==> src/rtl/sram_responder_if.sv <==
// ---------------------------------------------------------------------------
// sram_responder_if
//
// Pin-level bundle of an asynchronous SRAM device. Every strobe is active-low.
//
// Signals:
//   address_pins   word address, driven by the controller
//   data_pins_in   write data, driven by the controller
//   OE / WE / CS   output enable, write enable, chip select (all low active)
//   data_pins_out  read data, driven by the memory
//   data_drive_en  high while the memory drives the data pins
//
// Modports:
//   master  the controller side: drives address, write data and strobes
//   slave   the memory side: drives read data and its drive enable
//
// The pins carry no handshake. The memory samples the strobes on every
// rising clock edge and acts on whatever level it sees there. Read data is
// valid whenever data_drive_en is high.
// ---------------------------------------------------------------------------
interface sram_responder_if #(
  parameter int ADDR_W = 8,
  parameter int DATA_W = 4
);
  logic [ADDR_W-1:0] address_pins;
  logic [DATA_W-1:0] data_pins_in;
  logic              OE;
  logic              WE;
  logic              CS;
  logic [DATA_W-1:0] data_pins_out;
  logic              data_drive_en;

  modport master (
    output address_pins,
    output data_pins_in,
    output OE,
    output WE,
    output CS,
    input  data_pins_out,
    input  data_drive_en
  );

  modport slave (
    input  address_pins,
    input  data_pins_in,
    input  OE,
    input  WE,
    input  CS,
    output data_pins_out,
    output data_drive_en
  );
endinterface

==> src/rtl/sram_responder.sv <==
// ---------------------------------------------------------------------------
// sram_responder
//
// Synthesizable stand-in for a (2**ADDR_W) x DATA_W asynchronous SRAM. It is
// the responding end of the SRAM pin interface. Strobes sampled on each
// rising clock edge turn into memory writes and read-data drive. The block
// also counts completed accesses and flags WE/OE conflicts.
//
// Ports:
//   clock          system clock; all state changes on the rising edge
//   reset          asynchronous, active-low reset
//   sram           slave end of the SRAM pin bundle
//   write_count    completed write accesses (saturating)
//   read_count     completed read accesses (saturating)
//   conflict       sticky; WE and OE were sampled low together with CS low
//   dbg_state      current FSM state, for observation only
//
// Read data is always mem[address_pins] and is purely combinational. Only
// data_drive_en decides whether the controller should treat it as valid.
// ---------------------------------------------------------------------------
module sram_responder #(
  parameter int ADDR_W       = 8,
  parameter int DATA_W       = 4,
  parameter int READ_LATENCY = 0,
  parameter int COUNT_W      = 16
) (
  input  logic               clock,
  input  logic               reset,
  sram_responder_if.slave    sram,
  output logic [COUNT_W-1:0] write_count,
  output logic [COUNT_W-1:0] read_count,
  output logic               conflict,
  output logic [1:0]         dbg_state
);

  localparam int DEPTH  = 2 ** ADDR_W;
  localparam int WAIT_W = 3;

  // Value loaded into the wait counter when a read is requested. With zero
  // latency there is no READ_WAIT state, and the constant is never used.
  localparam logic [WAIT_W-1:0] WAIT_INIT =
    (READ_LATENCY > 0) ? WAIT_W'(READ_LATENCY - 1) : '0;

  localparam logic               LAT0    = (READ_LATENCY == 0);
  localparam logic [COUNT_W-1:0] CNT_MAX = '1;

  typedef enum logic [1:0] {
    IDLE       = 2'd0,
    WRITE_HOLD = 2'd1,
    READ_WAIT  = 2'd2,
    READ_DRIVE = 2'd3
  } state_t;

  state_t              state_q, state_d;
  logic [WAIT_W-1:0]   wait_q, wait_d;
  logic [COUNT_W-1:0]  wcnt_q, wcnt_d;
  logic [COUNT_W-1:0]  rcnt_q, rcnt_d;
  logic                conflict_q, conflict_d;

  logic                commit;
  logic                wcnt_inc;
  logic                rcnt_inc;
  logic                conflict_set;

  logic [DATA_W-1:0]   mem [DEPTH];

  logic                cs_n;
  logic                we_n;
  logic                oe_n;

  assign cs_n = sram.CS;
  assign we_n = sram.WE;
  assign oe_n = sram.OE;

  // -------------------------------------------------------------------------
  // Next-state decode. A deselected chip (CS high) always returns to IDLE,
  // and that check comes before any other decision.
  // -------------------------------------------------------------------------
  always_comb begin
    state_d      = state_q;
    wait_d       = wait_q;
    commit       = 1'b0;
    wcnt_inc     = 1'b0;
    rcnt_inc     = 1'b0;
    conflict_set = 1'b0;

    if (cs_n) begin
      state_d = IDLE;
    end else begin
      case (state_q)
        IDLE: begin
          if (!we_n) begin
            // The write wins over a simultaneous OE. No read is started.
            commit       = 1'b1;
            wcnt_inc     = 1'b1;
            conflict_set = !oe_n;
            state_d      = WRITE_HOLD;
          end else if (!oe_n) begin
            if (LAT0) begin
              rcnt_inc = 1'b1;
              state_d  = READ_DRIVE;
            end else begin
              wait_d  = WAIT_INIT;
              state_d = READ_WAIT;
            end
          end
        end

        WRITE_HOLD: begin
          // One commit per WE pulse. A long pulse only waits here.
          if (we_n) begin
            state_d = IDLE;
          end
        end

        READ_WAIT: begin
          if (oe_n || !we_n) begin
            // An aborted read is not counted. WE during a wait is flagged
            // but is not written.
            conflict_set = !oe_n && !we_n;
            state_d      = IDLE;
          end else if (wait_q == '0) begin
            rcnt_inc = 1'b1;
            state_d  = READ_DRIVE;
          end else begin
            wait_d = wait_q - 1'b1;
          end
        end

        READ_DRIVE: begin
          if (oe_n) begin
            state_d = IDLE;
          end else if (!we_n) begin
            conflict_set = 1'b1;
            commit       = 1'b1;
            wcnt_inc     = 1'b1;
            state_d      = WRITE_HOLD;
          end
        end

        default: state_d = IDLE;
      endcase
    end
  end

  always_comb begin
    wcnt_d     = wcnt_q;
    rcnt_d     = rcnt_q;
    conflict_d = conflict_q | conflict_set;
    if (wcnt_inc && (wcnt_q != CNT_MAX)) begin
      wcnt_d = wcnt_q + 1'b1;
    end
    if (rcnt_inc && (rcnt_q != CNT_MAX)) begin
      rcnt_d = rcnt_q + 1'b1;
    end
  end

  // -------------------------------------------------------------------------
  // FSM, counters and the conflict flag.
  // -------------------------------------------------------------------------
  always_ff @(posedge clock or negedge reset) begin
    if (!reset) begin
      state_q    <= IDLE;
      wait_q     <= '0;
      wcnt_q     <= '0;
      rcnt_q     <= '0;
      conflict_q <= 1'b0;
    end else begin
      state_q    <= state_d;
      wait_q     <= wait_d;
      wcnt_q     <= wcnt_d;
      rcnt_q     <= rcnt_d;
      conflict_q <= conflict_d;
    end
  end

  // -------------------------------------------------------------------------
  // Storage. Reset does not clear it. Commits are blocked while reset is
  // held, because the FSM sits in IDLE then and would otherwise act on the
  // pins.
  // -------------------------------------------------------------------------
  always_ff @(posedge clock) begin
    if (commit && reset) begin
      mem[sram.address_pins] <= sram.data_pins_in;
    end
  end

  assign sram.data_pins_out = mem[sram.address_pins];

  // The drive comes straight from the pins so that it drops in the same
  // cycle that CS or OE rises or WE falls. With zero latency it is already
  // high in IDLE, the cycle the read request appears. Reset forces it low
  // at once.
  assign sram.data_drive_en = reset & !cs_n & !oe_n & we_n &
                              ((state_q == READ_DRIVE) |
                               (LAT0 & (state_q == IDLE)));

  assign write_count = wcnt_q;
  assign read_count  = rcnt_q;
  assign conflict    = conflict_q;
  assign dbg_state   = state_q;

endmodule

==> src/flat_wrapper.sv <==
// flat-port wrapper written by rule: the top's interface ports become plain ports
module sram_responder_flat 
#(
  parameter int ADDR_W       = 8,
  parameter int DATA_W       = 4,
  parameter int READ_LATENCY = 0,
  parameter int COUNT_W      = 16
)
  (clock, reset, write_count, read_count, conflict, dbg_state, sram_address_pins, sram_data_pins_in, sram_OE, sram_WE, sram_CS, sram_data_pins_out, sram_data_drive_en);
  sram_responder_if #(.ADDR_W(ADDR_W), .DATA_W(DATA_W)) sram_i ();
  input  logic clock;
  input  logic reset;
  output logic [COUNT_W-1:0] write_count;
  output logic [COUNT_W-1:0] read_count;
  output logic conflict;
  output logic [1:0] dbg_state;
  input wire logic [$bits(sram_i.address_pins)-1:0] sram_address_pins;
  input wire logic [$bits(sram_i.data_pins_in)-1:0] sram_data_pins_in;
  input wire logic [$bits(sram_i.OE)-1:0] sram_OE;
  input wire logic [$bits(sram_i.WE)-1:0] sram_WE;
  input wire logic [$bits(sram_i.CS)-1:0] sram_CS;
  output wire logic [$bits(sram_i.data_pins_out)-1:0] sram_data_pins_out;
  output wire logic [$bits(sram_i.data_drive_en)-1:0] sram_data_drive_en;
  assign sram_i.address_pins = sram_address_pins;
  assign sram_i.data_pins_in = sram_data_pins_in;
  assign sram_i.OE = sram_OE;
  assign sram_i.WE = sram_WE;
  assign sram_i.CS = sram_CS;
  assign sram_data_pins_out = sram_i.data_pins_out;
  assign sram_data_drive_en = sram_i.data_drive_en;
  sram_responder #(.ADDR_W(ADDR_W), .DATA_W(DATA_W), .READ_LATENCY(READ_LATENCY), .COUNT_W(COUNT_W)) u_core (.clock(clock), .reset(reset), .sram(sram_i), .write_count(write_count), .read_count(read_count), .conflict(conflict), .dbg_state(dbg_state));
endmodule
==> config.mk <==
export PLATFORM = sky130hd
export DESIGN_NAME = sram_responder_flat
export DESIGN_NICKNAME = d
export VERILOG_FILES = /design/src/rtl/sram_responder_if.sv /design/src/rtl/sram_responder.sv /design/src/flat_wrapper.sv
export SDC_FILE = /design/constraint.sdc
export NUM_CORES = 1
export LEC_CHECK = 0
export CAP_MARGIN = 20
export CORE_ASPECT_RATIO = 2
export CORE_MARGIN = 3
export CORE_UTILIZATION = 30
export DETAILED_ROUTE_END_ITERATION = 7
export MAX_ROUTING_LAYER = met4
export PLACE_DENSITY = 0.56
export SLEW_MARGIN = 5
export SYNTH_ARGS = -nofsm -noshare
export SYNTH_HDL_FRONTEND = slang
export SYNTH_SLANG_ARGS = --single-unit
export TNS_END_PERCENT = 50
==> constraint.sdc <==
create_clock -name clock -period 3.7 [get_ports clock]
set_input_delay 0.925 -clock clock [delete_from_list [all_inputs] [get_ports clock]]
set_output_delay 0.925 -clock clock [all_outputs]
set_load 0.01 [all_outputs]
After elaboration in Yosys (flattened, before gate mapping)
Memory sizes are Yosys's and may differ from the RTL's.
Index checks and enable logic that the tools add are counted.
{"block": "totals", "reg_bits": 38, "mem_bits_rw": 1024, "inputBits": 17, "output_inout_bits": 40, "elab_cells": 64, "n_memories": 1}
{"memory": "u_core.mem", "words": 256, "width": 4, "rd": 1, "rd_clocked_by_memory_dff": 0, "wr": 1, "line_no": "sram_responder.sv:65", "rtl": "logic [DATA_W-1:0] mem [DEPTH];"}
{"block": "classes", "n_addsub": 3, "eq_ne": 9, "n_mux": 25, "bitwise_logic": 9, "n_reduce_logical": 12}
{"op": "$add 16x1->16 const B", "count": 2}
{"op": "$ne 16x16->1 const B", "count": 2}
{"op": "$mux 2", "count": 8}
{"op": "$mux 1", "count": 13}
{"op": "$ne 4x4->1 const B", "count": 2}
{"op": "$pmux 2 s4", "count": 1}
{"op": "$reduce_and 4->1", "count": 2}
{"op": "$and 1x1->1", "count": 4}
{"op": "$eq 2x2->1 const B", "count": 2}
{"op": "$logic_and 1x1->1", "count": 4}
{"op": "$ne 4x2->1 const B", "count": 1}
{"op": "$pmux 1 s2", "count": 2}
{"op": "$logic_not 1->1", "count": 3}
{"op": "$logic_not 3->1", "count": 1}
{"op": "$ne 3x3->1 const B", "count": 1}
{"op": "$not 1->1", "count": 3}
{"op": "$pmux 1 s3", "count": 1}
{"op": "$sub 3x1->3 const B", "count": 1}
{"op": "$eq 2x1->1 const B", "count": 1}
{"op": "$logic_not 2->1", "count": 1}
{"op": "$or 1x1->1", "count": 2}
{"op": "$logic_or 1x1->1", "count": 1}

Logic depth before layout (Yosys ltp)
{"block": "logic_depth", "word_depth": 7, "ltp_mapped": 8}

Least setup slack after synthesis
No wires, ideal clock.
{"block": "synth_path", "path_kind": "input -> output", "startpoint": "in sram_address_pins[1]", "endpoint": "out sram_data_pins_out[0]", "t_arrival_ns": 2.789, "required_time_ns": 2.775, "path_slack_ns": -0.014, "stages": 8, "n_path_buf": 3, "path_cell_list": "buf_2 clkbuf_1 buf_1 mux4_2 a22oi_1 a21oi_1 o41ai_1 nand4_1"}
{"block": "synth_between", "elab_chain_len": 1}
{"element": "start, declared", "line_no": "flat_wrapper.sv:17", "rtl": "input wire logic [$bits(sram_i.address_pins)-1:0] sram_address_pins;"}
{"element": "$mem_v2 256x4"}
{"element": "end, declared", "line_no": "flat_wrapper.sv:22", "rtl": "output wire logic [$bits(sram_i.data_pins_out)-1:0] sram_data_pins_out;"}
No other way between the ends.

Final worst setup path
{"block": "layout_path", "startpoint": "in sram_address_pins[0]", "endpoint": "out sram_data_pins_out[2]"}
The elaborated chain is that of the path after synthesis.

==> summary.txt <==
Global route
  • Initial antenna violation count: 3
  • GRT Util Overall: 0.161
  • Gr ovfl total: 0
  • First-pass GRT wire length: 165 mm
  • Vias in the first global route: 24100
  • Largest net degree at the start of global routing: 114

Floorplanning
  • Die W: 270 um
  • Initial Util: 0.302
  • Die area: 144000 um2
  • Core box area: 138000 um2
  • # rows: 193
  • Ports: 57
  • Die H: 534 um

Synthesis
  • Most frequent cell after synthesis: edfxtp_1
  • #FFs+latches synth: 1062
  • Commonest cells post-synth: edfxtp_1, nor2_1, mux4_2, a22oi_1, clkbuf_1
  • Synth top area share: 0.736
  • Syn_nets: 2136
  • Synth cell types: 45
  • Ys async rst share: 0.0358
  • Top post-synthesis cells by area: edfxtp_1, mux4_2, nor2_1
  • Primary FF master, synth: edfxtp_1
  • EDFF count, synth: 1024
  • Post-synthesis sequential area ratio: 0.759
  • Cell count after synthesis: 2110
  • Syn. warnings: 0
  • Area leader, netlist: edfxtp_1
  • Synthesized cell area: 41800 um2
  • Syn_area_per_cell: 19.8 um2

Critical path
  • Worst Setup End Kind: output pin
  • Crit-path max FO: 5
  • Reg2Reg Depth: 9
  • Kind of critical path: primary input to output pin
  • Critical path required time: 2.77 ns
  • CP dominant cell by count: buf_4
  • Max incr delay on CP: 0.51 ns
  • Slowest cell on crit path: mux4_2
  • Crit start category: primary input
  • R2R setup slack: 0.67 ns
  • Critical Path AT: 3.31 ns
  • CP bufs+invs: 5
  • CP Depth: 10
  • CP cell instances: buf_16, buf_12, mux4_2, a22oi_1, buf_4, a21oi_1, o41ai_2, buf_4, nand4_1, buf_2
  • CP top delay family: buffers and inverters

Layout
  • Fillers: 12700
  • Ratio of cells with drive above 1 in the final layout: 0.351
  • Layout Nets: 2566
  • Area Growth Syn to Fin: 23.6%
  • Post-layout util: 0.374
  • Cell Count, Final, Fillers Out: 4471

Drt
  • DR WL met3: 4.91 mm
  • DR vias: 22200
  • Metal-1 WL: 38.8 mm
  • WL/cell: 25.5 um
  • Number of routed nets with antenna violations: 0
  • Post-route DRC: 0
  • Highest Signal Layer: met4
  • Routed wl met2: 64.1 mm
  • Initial DRT Pass Iterations: 5
  • 1st-iter DRT viols: 1616
  • Vias per cell: 4.96
  • DRT Wirelength: 114 mm

Placed design
  • Port bufs: 56
  • HPWL Detailed: 74.5 mm
  • Routability Congestion: 0.885
  • Dpl cells: 4268
  • Setup slack at placement: -1.50 ns

Clock network
  • Clock sinks: 1062
  • Cts bufs inserted: 91
  • CTS max path bufs: 3
  • Hold_buf cts: 0
  • H-Tree Level Count: 3
  • Root Driver: clkbuf_16
  • CTS tree: built
  • Clock-pin slew on the worst setup and hold paths: 0.06 ns
  • Skew-Pair Late Insertion Delay: 0.68 ns

STA
  • Slew headroom: 0.515
  • Final count of negative-setup-slack endpoints: 4
  • Endpoints failing hold: 0
  • Setup WS post-layout: -0.533 ns
  • Max-slew violations: 0
  • Fin crit period: 4.23 ns
  • Max Clock Skew: 0.0151 ns
  • RSZ-0062 raised after global routing: true
  • Worst slew pin tran: 0.727 ns
  • Tcrit/Tclk final: 1.14
  • Max Freq: 0.236 GHz

Pwr
  • Power density cells: 485 nW/um2
  • VDD IR max: 0.333 mV
  • Leak Pwr: 0.0166 uW
  • Total power: 25000 uW

Worst hold path
  • HP Class: primary input to asynchronous set/reset pin

Flow run
  • MaxCap Viol Count: 0

Status
  • Failing checks: negative setup slack
  • Outcome: complete, but fails checks
what timing repair did:
action                     4_1_cts  5_1_grt
setup endpoints to repair        4        4
gates resized for setup        122       28
buffers inserted                21        3
gates cloned                     7        0
pin swaps                       21       18
hold endpoints to repair         0        0
power breakdown:
group          switching, uW  internal (uW)
Combinational           1000            796
Sequential              71.7          13200
Clock                   4420           5480
sequential cells by signal (all words and copies together), names as in the netlist:
name	cells
u_core.mem	1024
u_core.conflict	1
u_core.write_count	16
u_core.dbg_state	2
u_core.read_count	16
u_core.wait_q	3
area by class of cell:
| type | count | area (um2) | area share |
|---|---|---|---|
| Antenna cell | 4 | 10.0 | 0.000194 |
| Multi-Input combinational cell | 907 | 9890 | 0.192 |
| Sequential cell | 1062 | 31700 | 0.614 |
| Tap cell | 1852 | 2320 | 0.0449 |
| Inverter | 7 | 26.3 | 0.000509 |
| Timing Repair Buffer | 471 | 4560 | 0.0883 |
| Clock inverter | 60 | 723 | 0.0140 |
| Clock buffer | 108 | 2360 | 0.0458 |
worst paths after layout:
kind                                       from                endpoint
max in group asynchronous                 reset  u_core.write_count[10]
hold / removal                            reset   u_core.read_count[10]
setup reg to reg            u_core.dbg_state[1]      u_core.mem[180][2]
setup / recovery           sram_address_pins[0]   sram_data_pins_out[2]
min in group clock              u_core.conflict         u_core.conflict
hold reg to reg                 u_core.conflict         u_core.conflict
metal layers:
layer / vias to the layer above / GRT usage
met5: - / -
met3: 261 / 0.0201
met4: 0 / 0.0752
li1: 9476 / -
met1: 11700 / 0.163
met2: 721 / 0.307
placed cells by master, fill, tap and decap left out, types with 5 or more instances in the layout:
cell type,synthesis,final
inv_6,0,9
nand3_1,12,12
and3_1,5,5
buf_4,6,346
clkdlybuf4s50_1,0,43
a22oi_2,0,47
xnor2_1,17,17
nor2_1,272,271
clkinv_2,0,13
o41ai_2,2,12
dfrtp_1,38,38
edfxtp_1,1024,1024
buf_16,0,9
a21oi_2,0,32
buf_12,0,46
clkbuf_1,87,16
clkinv_1,0,15
buf_6,11,14
nor2b_1,8,6
ha_1,9,9
nor3_1,5,5
clkbuf_16,0,92
mux4_2,249,250
mux4_1,7,6
xor2_1,14,14
a21oi_1,68,35
bufinv_16,0,12
nand4_1,12,12
buf_2,15,5
nand2_1,45,45
a22oi_1,128,81
inv_1,7,7
cells by family (layout without fill, tap and decap cells):
| group | after synthesis | in the layout | synth area share |
|---|---|---|---|
| AO/OA/AOI/OAI | 223 | 223 | 0.0368 |
| XOR/XNOR | 31 | 31 | 0.00650 |
| adder cells (fa/ha/maj) | 9 | 9 | 0.00270 |
| buffers and inverters | 141 | 646 | 0.0162 |
| flip-flops | 1062 | 1062 | 0.759 |
| multiplexers | 261 | 261 | 0.140 |
| other | 0 | 4 | 0 |
| AND/OR/NAND/NOR | 383 | 383 | 0.0386 |
per-stage QoR:
stage / TNS, ns / cell area, um2 / hold slack, ns
after floorplan: 0 / 41800 / 0.450
after global placement: -5.95 / 47400 / 0.469
after detailed placement: -5.73 / 47400 / 0.468
after CTS: -2.22 / 51400 / 0.143
after global routing: -2.28 / 51600 / 0.169
final: -2.06 / 51600 / 0.188
No activity file was read; power rests on OpenSTA's default activity.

Your task: From the listing above, the lines starting with the one that has "Dpl cells: 4268" and running through the one that has "Pwr: 0.0166 uW" should be copied exactly, ends included.

Reply:
  • Dpl cells: 4268
  • Setup slack at placement: -1.50 ns

Clock network
  • Clock sinks: 1062
  • Cts bufs inserted: 91
  • CTS max path bufs: 3
  • Hold_buf cts: 0
  • H-Tree Level Count: 3
  • Root Driver: clkbuf_16
  • CTS tree: built
  • Clock-pin slew on the worst setup and hold paths: 0.06 ns
  • Skew-Pair Late Insertion Delay: 0.68 ns

STA
  • Slew headroom: 0.515
  • Final count of negative-setup-slack endpoints: 4
  • Endpoints failing hold: 0
  • Setup WS post-layout: -0.533 ns
  • Max-slew violations: 0
  • Fin crit period: 4.23 ns
  • Max Clock Skew: 0.0151 ns
  • RSZ-0062 raised after global routing: true
  • Worst slew pin tran: 0.727 ns
  • Tcrit/Tclk final: 1.14
  • Max Freq: 0.236 GHz

Pwr
  • Power density cells: 485 nW/um2
  • VDD IR max: 0.333 mV
  • Leak Pwr: 0.0166 uW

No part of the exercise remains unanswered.